--- PROBLEM STATEMENT ---
The data below holds the lines to copy: everything from the line containing "rst_n is low." to the line containing "package n2r_pkg;", both ends included, set down exactly.

--- DATA SHOWN ---
`src/rtl/jtl_pkg.sv`:
```
`default_nettype none
package jtl_pkg;

   // lexer mode between items
   typedef enum logic [1:0] {
      MODE_IDLE   = 2'd0,
      MODE_STRING = 2'd1,
      MODE_NUMBER = 2'd2,
      MODE_SKIP   = 2'd3
   } mode_type;

   // token kinds
   localparam logic [3:0] TK_LBRACE   = 4'd0;
   localparam logic [3:0] TK_RBRACE   = 4'd1;
   localparam logic [3:0] TK_COLON    = 4'd2;
   localparam logic [3:0] TK_COMMA    = 4'd3;
   localparam logic [3:0] TK_LBRACKET = 4'd4;
   localparam logic [3:0] TK_RBRACKET = 4'd5;
   localparam logic [3:0] TK_STRING   = 4'd6;
   localparam logic [3:0] TK_NUMBER   = 4'd7;
   localparam logic [3:0] TK_BOOLEAN  = 4'd8;
   localparam logic [3:0] TK_NULL     = 4'd9;

   // error codes
   localparam logic [1:0] ERR_NONE        = 2'd0;
   localparam logic [1:0] ERR_OPEN_STRING = 2'd1;
   localparam logic [1:0] ERR_UNEXPECTED  = 2'd2;

   // characters
   localparam logic [7:0] CH_SPACE    = 8'h20;
   localparam logic [7:0] CH_NEWLINE  = 8'h0A;
   localparam logic [7:0] CH_QUOTE    = 8'h22;
   localparam logic [7:0] CH_LBRACE   = 8'h7B;
   localparam logic [7:0] CH_RBRACE   = 8'h7D;
   localparam logic [7:0] CH_COLON    = 8'h3A;
   localparam logic [7:0] CH_COMMA    = 8'h2C;
   localparam logic [7:0] CH_LBRACKET = 8'h5B;
   localparam logic [7:0] CH_RBRACKET = 8'h5D;
   localparam logic [7:0] CH_MINUS    = 8'h2D;
   localparam logic [7:0] CH_DOT      = 8'h2E;
   localparam logic [7:0] CH_ZERO     = 8'h30;
   localparam logic [7:0] CH_NINE     = 8'h39;
   localparam logic [7:0] CH_T        = 8'h74;
   localparam logic [7:0] CH_F        = 8'h66;
   localparam logic [7:0] CH_N        = 8'h6E;

   // letters skipped after the leading letter of a literal
   localparam logic [2:0] SKIP_TRUE_NULL = 3'd3;
   localparam logic [2:0] SKIP_FALSE     = 3'd4;

   // output queue geometry
   localparam int unsigned QUEUE_DEPTH = 4;
   localparam int unsigned QUEUE_AW    = $clog2(QUEUE_DEPTH);

   typedef struct packed {
      logic [3:0] token_type;
      logic [7:0] value_byte;
      logic       has_byte;
      logic       token_end;
      logic [1:0] error_code;
   } token_item_type;

   typedef struct packed {
      token_item_type item;
      logic           run_last;
   } queue_entry_type;

   typedef struct packed {
      logic           valid;
      token_item_type item;
      mode_type       mode;
      logic [2:0]     skip;
   } idle_result_type;

   function automatic token_item_type make_item(input logic [3:0] kind,
                                                input logic [7:0] value,
                                                input logic has, input logic last,
                                                input logic [1:0] err);
      token_item_type t;
      t.token_type = kind;
      t.value_byte = value;
      t.has_byte   = has;
      t.token_end  = last;
      t.error_code = err;
      return t;
   endfunction

   // handle one byte while between tokens
   function automatic idle_result_type idle_byte(input logic [7:0] c);
      idle_result_type r;
      r.valid = 1'b1;
      r.item  = make_item(TK_LBRACE, 8'd0, 1'b0, 1'b1, ERR_NONE);
      r.mode  = MODE_IDLE;
      r.skip  = 3'd0;
      unique case (c)
         CH_SPACE, CH_NEWLINE: r.valid = 1'b0;
         CH_QUOTE: begin
            r.valid = 1'b0;
            r.mode  = MODE_STRING;
         end
         CH_LBRACE:   r.item.token_type = TK_LBRACE;
         CH_RBRACE:   r.item.token_type = TK_RBRACE;
         CH_COLON:    r.item.token_type = TK_COLON;
         CH_COMMA:    r.item.token_type = TK_COMMA;
         CH_LBRACKET: r.item.token_type = TK_LBRACKET;
         CH_RBRACKET: r.item.token_type = TK_RBRACKET;
         CH_T: begin
            r.item = make_item(TK_BOOLEAN, 8'd1, 1'b1, 1'b1, ERR_NONE);
            r.mode = MODE_SKIP;
            r.skip = SKIP_TRUE_NULL;
         end
         CH_F: begin
            r.item = make_item(TK_BOOLEAN, 8'd0, 1'b1, 1'b1, ERR_NONE);
            r.mode = MODE_SKIP;
            r.skip = SKIP_FALSE;
         end
         CH_N: begin
            r.item = make_item(TK_NULL, 8'd0, 1'b0, 1'b1, ERR_NONE);
            r.mode = MODE_SKIP;
            r.skip = SKIP_TRUE_NULL;
         end
         default: begin
            if (c == CH_MINUS || (c >= CH_ZERO && c <= CH_NINE)) begin
               r.item = make_item(TK_NUMBER, c, 1'b1, 1'b0, ERR_NONE);
               r.mode = MODE_NUMBER;
            end else begin
               r.item = make_item(TK_LBRACE, 8'd0, 1'b0, 1'b0, ERR_UNEXPECTED);
            end
         end
      endcase
      return r;
   endfunction

endpackage
`default_nettype wire

```
`src/rtl/json_token_lexer_top.sv`:
```
// Results go into a registered four-entry output queue and leave from its head on rsp_.
// Throughput: one input item per cycle while each makes at most one result item and
// rsp_tready is high; req_tready drops while the queue holds more than two entries, and the
// results of an item that makes two leave one at a time through the queue's single read port.
// Reset: synchronous, active high; lexer returns to idle between tokens, queue empties.
`default_nettype none
module json_token_lexer_top import jtl_pkg::*; (
   input  wire logic        clock,
   input  wire logic        reset,
   input  wire logic        req_tvalid,
   output logic             req_tready,
   input  wire logic [7:0]  req_tdata,   // [7:0] text_byte
   input  wire logic        req_tuser,   // [0] end_of_input
   output logic             rsp_tvalid,
   input  wire logic        rsp_tready,
   output logic [15:0]      rsp_tdata,   // [7:0] value_byte, [8] has_byte,
                                         // [9] token_end, [11:10] error_code, [15:12] zero
   output logic [3:0]       rsp_tuser,   // [3:0] token_type
   output logic             rsp_tlast    // run_last
);

   mode_type        mode_ff, mode_in;
   logic [2:0]      skip_ff, skip_in;
   queue_entry_type queue_ff [QUEUE_DEPTH];
   logic [QUEUE_AW-1:0] wr_ptr_ff, rd_ptr_ff;
   logic [QUEUE_AW:0]   count_ff, count_in;

   token_item_type  res0, res1;
   logic [1:0]      n_res;
   idle_result_type idle_r;
   logic            accept, pop;
   logic [7:0]      c;
   logic            is_num;

   assign c      = req_tdata;
   assign is_num = (c == CH_MINUS) || (c == CH_DOT) || (c >= CH_ZERO && c <= CH_NINE);
   assign idle_r = idle_byte(c);

   // accept only with room for two results
   assign req_tready = (count_ff <= (QUEUE_AW+1)'(QUEUE_DEPTH - 2));
   assign accept     = req_tvalid && req_tready;
   assign rsp_tvalid = (count_ff != '0);
   assign pop        = rsp_tvalid && rsp_tready;

   // decode one item into up to two results and the next mode
   always_comb begin
      res0    = make_item(TK_LBRACE, 8'd0, 1'b0, 1'b0, ERR_NONE);
      res1    = res0;
      n_res   = 2'd0;
      mode_in = mode_ff;
      skip_in = skip_ff;
      if (req_tuser) begin
         mode_in = MODE_IDLE;
         skip_in = 3'd0;
         if (mode_ff == MODE_STRING) begin
            res0  = make_item(TK_STRING, 8'd0, 1'b0, 1'b1, ERR_OPEN_STRING);
            n_res = 2'd1;
         end else if (mode_ff == MODE_NUMBER) begin
            res0  = make_item(TK_NUMBER, 8'd0, 1'b0, 1'b1, ERR_NONE);
            n_res = 2'd1;
         end
      end else begin
         unique case (mode_ff)
            MODE_STRING: begin
               n_res = 2'd1;
               if (c == CH_QUOTE) begin
                  res0    = make_item(TK_STRING, 8'd0, 1'b0, 1'b1, ERR_NONE);
                  mode_in = MODE_IDLE;
               end else begin
                  res0 = make_item(TK_STRING, c, 1'b1, 1'b0, ERR_NONE);
               end
            end
            MODE_NUMBER: begin
               if (is_num) begin
                  res0  = make_item(TK_NUMBER, c, 1'b1, 1'b0, ERR_NONE);
                  n_res = 2'd1;
               end else begin
                  // close the number, then handle the byte afresh
                  res0    = make_item(TK_NUMBER, 8'd0, 1'b0, 1'b1, ERR_NONE);
                  res1    = idle_r.item;
                  n_res   = idle_r.valid ? 2'd2 : 2'd1;
                  mode_in = idle_r.mode;
                  skip_in = idle_r.skip;
               end
            end
            MODE_SKIP: begin
               if (skip_ff != 3'd0) begin
                  skip_in = skip_ff - 3'd1;
                  if (skip_ff == 3'd1) begin
                     mode_in = MODE_IDLE;
                  end
               end else begin
                  res0    = idle_r.item;
                  n_res   = {1'b0, idle_r.valid};
                  mode_in = idle_r.mode;
                  skip_in = idle_r.skip;
               end
            end
            MODE_IDLE: begin
               res0    = idle_r.item;
               n_res   = {1'b0, idle_r.valid};
               mode_in = idle_r.mode;
               skip_in = idle_r.skip;
            end
         endcase
      end
   end

   // advance queue occupancy
   assign count_in = count_ff + (accept ? {1'b0, n_res} : '0) - {{QUEUE_AW{1'b0}}, pop};

   // hold lexer state and queue pointers
   always_ff @(posedge clock) begin
      if (reset) begin
         mode_ff   <= MODE_IDLE;
         skip_ff   <= 3'd0;
         wr_ptr_ff <= '0;
         rd_ptr_ff <= '0;
         count_ff  <= '0;
      end else begin
         if (accept) begin
            mode_ff   <= mode_in;
            skip_ff   <= skip_in;
            wr_ptr_ff <= wr_ptr_ff + n_res[QUEUE_AW-1:0];
         end
         if (pop) begin
            rd_ptr_ff <= rd_ptr_ff + QUEUE_AW'(1);
         end
         count_ff <= count_in;
      end
   end

   // write results into the queue
   always_ff @(posedge clock) begin
      if (accept && n_res != 2'd0) begin
         queue_ff[wr_ptr_ff] <= '{item: res0, run_last: (n_res == 2'd1)};
      end
      if (accept && n_res == 2'd2) begin
         queue_ff[wr_ptr_ff + QUEUE_AW'(1)] <= '{item: res1, run_last: 1'b1};
      end
   end

   // drive the result channel from the queue head
   queue_entry_type head;
   assign head      = queue_ff[rd_ptr_ff];
   assign rsp_tdata = {4'd0, head.item.error_code, head.item.token_end,
                       head.item.has_byte, head.item.value_byte};
   assign rsp_tuser = head.item.token_type;
   assign rsp_tlast = head.run_last;

   // queue never overfills
   a_count_bound: assert property (@(posedge clock) disable iff (reset)
      count_ff <= (QUEUE_AW+1)'(QUEUE_DEPTH))
      else $error("output queue overflow");

   // skip counter is live exactly in skip mode
   a_skip_mode: assert property (@(posedge clock) disable iff (reset)
      (mode_ff == MODE_SKIP) == (skip_ff != 3'd0))
      else $error("skip counter out of step with mode");

   // a pop with no accept drops the count by one
   a_pop_count: assert property (@(posedge clock) disable iff (reset)
      (pop && !accept) |=> (count_ff == $past(count_ff) - (QUEUE_AW+1)'(1)))
      else $error("queue count not decremented");

   // an accepted item that makes two results leaves two more in the queue
   a_two_results: assert property (@(posedge clock) disable iff (reset)
      (accept && n_res == 2'd2 && !pop) |=> (count_ff == $past(count_ff) + (QUEUE_AW+1)'(2)))
      else $error("second result lost");

endmodule
`default_nettype wire
```
$ cat src/hdl/nv12_block_to_rgb_defines.svh
// Assertion macros shared by the NV12 block to RGB design.
// Depends on nothing; files that assert take it in by include.
`ifndef NV12_BLOCK_TO_RGB_DEFINES_SVH
`define NV12_BLOCK_TO_RGB_DEFINES_SVH

// Checked at every rising edge of clk, switched off while rst_n is low.
`define N2R_ASSERT(label, prop, msg) \
    label: assert property (@(posedge clk) disable iff (!rst_n) prop) else $error(msg);

// Checked at every rising edge of clk, reset included.
`define N2R_ASSERT_ALWAYS(label, prop, msg) \
    label: assert property (@(posedge clk) prop) else $error(msg);

`endif

$ cat src/hdl/n2r_pkg.sv
// Package of the NV12 block to RGB converter: coefficients, widths, types
// and the saturating shift. Depends on nothing.
package n2r_pkg;

    // BT.601 coefficients in fixed point with 16 fractional bits.
    localparam int COEF_Y     = 76309;
    localparam int COEF_RV    = 104597;
    localparam int COEF_GU    = 25675;
    localparam int COEF_GV    = 53279;
    localparam int COEF_BU    = 132201;
    localparam int LUMA_OFS   = 16;
    localparam int FRAC_W     = 16;

    // Pixels in one 2x2 block, and so the number of lanes.
    localparam int NUM_LANES  = 4;

    // Width of one registered product: the largest magnitude is 132201*128
    // for the blue term and 76309*239 for luma, both below 2^25.
    localparam int TERM_W     = 26;
    // Width of a sum of up to three products.
    localparam int SUM_W      = 28;
    // Width of a sum after the fractional bits are dropped.
    localparam int INT_W      = SUM_W - FRAC_W;

    typedef logic signed [TERM_W-1:0] term_t;
    typedef logic signed [SUM_W-1:0]  sum_t;

    // Chroma products shared by the four pixels of a block.
    typedef struct packed {
        term_t r_term;
        term_t gu_term;
        term_t gv_term;
        term_t b_term;
    } chroma_terms_t;

    // One converted pixel.
    typedef struct packed {
        logic [7:0] red;
        logic [7:0] green;
        logic [7:0] blue;
    } pixel_t;

    // Arithmetic shift by the fraction width, then clamp to 0..255.
    function automatic logic [7:0] sat_shift(input sum_t sum);
        logic signed [INT_W-1:0] whole;
        logic [7:0]              result;
        whole = INT_W'(sum >>> FRAC_W);
        if (whole < 0)
        begin
            result = 8'd0;
        end
        else if (whole > $signed(INT_W'(255)))
        begin
            result = 8'd255;
        end
        else
        begin
            result = whole[7:0];
        end
        return result;
    endfunction

endpackage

--- RESPONSE FOR THIS EXERCISE ---
// Checked at every rising edge of clk, switched off while rst_n is low.
`define N2R_ASSERT(label, prop, msg) \
    label: assert property (@(posedge clk) disable iff (!rst_n) prop) else $error(msg);

// Checked at every rising edge of clk, reset included.
`define N2R_ASSERT_ALWAYS(label, prop, msg) \
    label: assert property (@(posedge clk) prop) else $error(msg);

`endif

$ cat src/hdl/n2r_pkg.sv
// Package of the NV12 block to RGB converter: coefficients, widths, types
// and the saturating shift. Depends on nothing.
package n2r_pkg;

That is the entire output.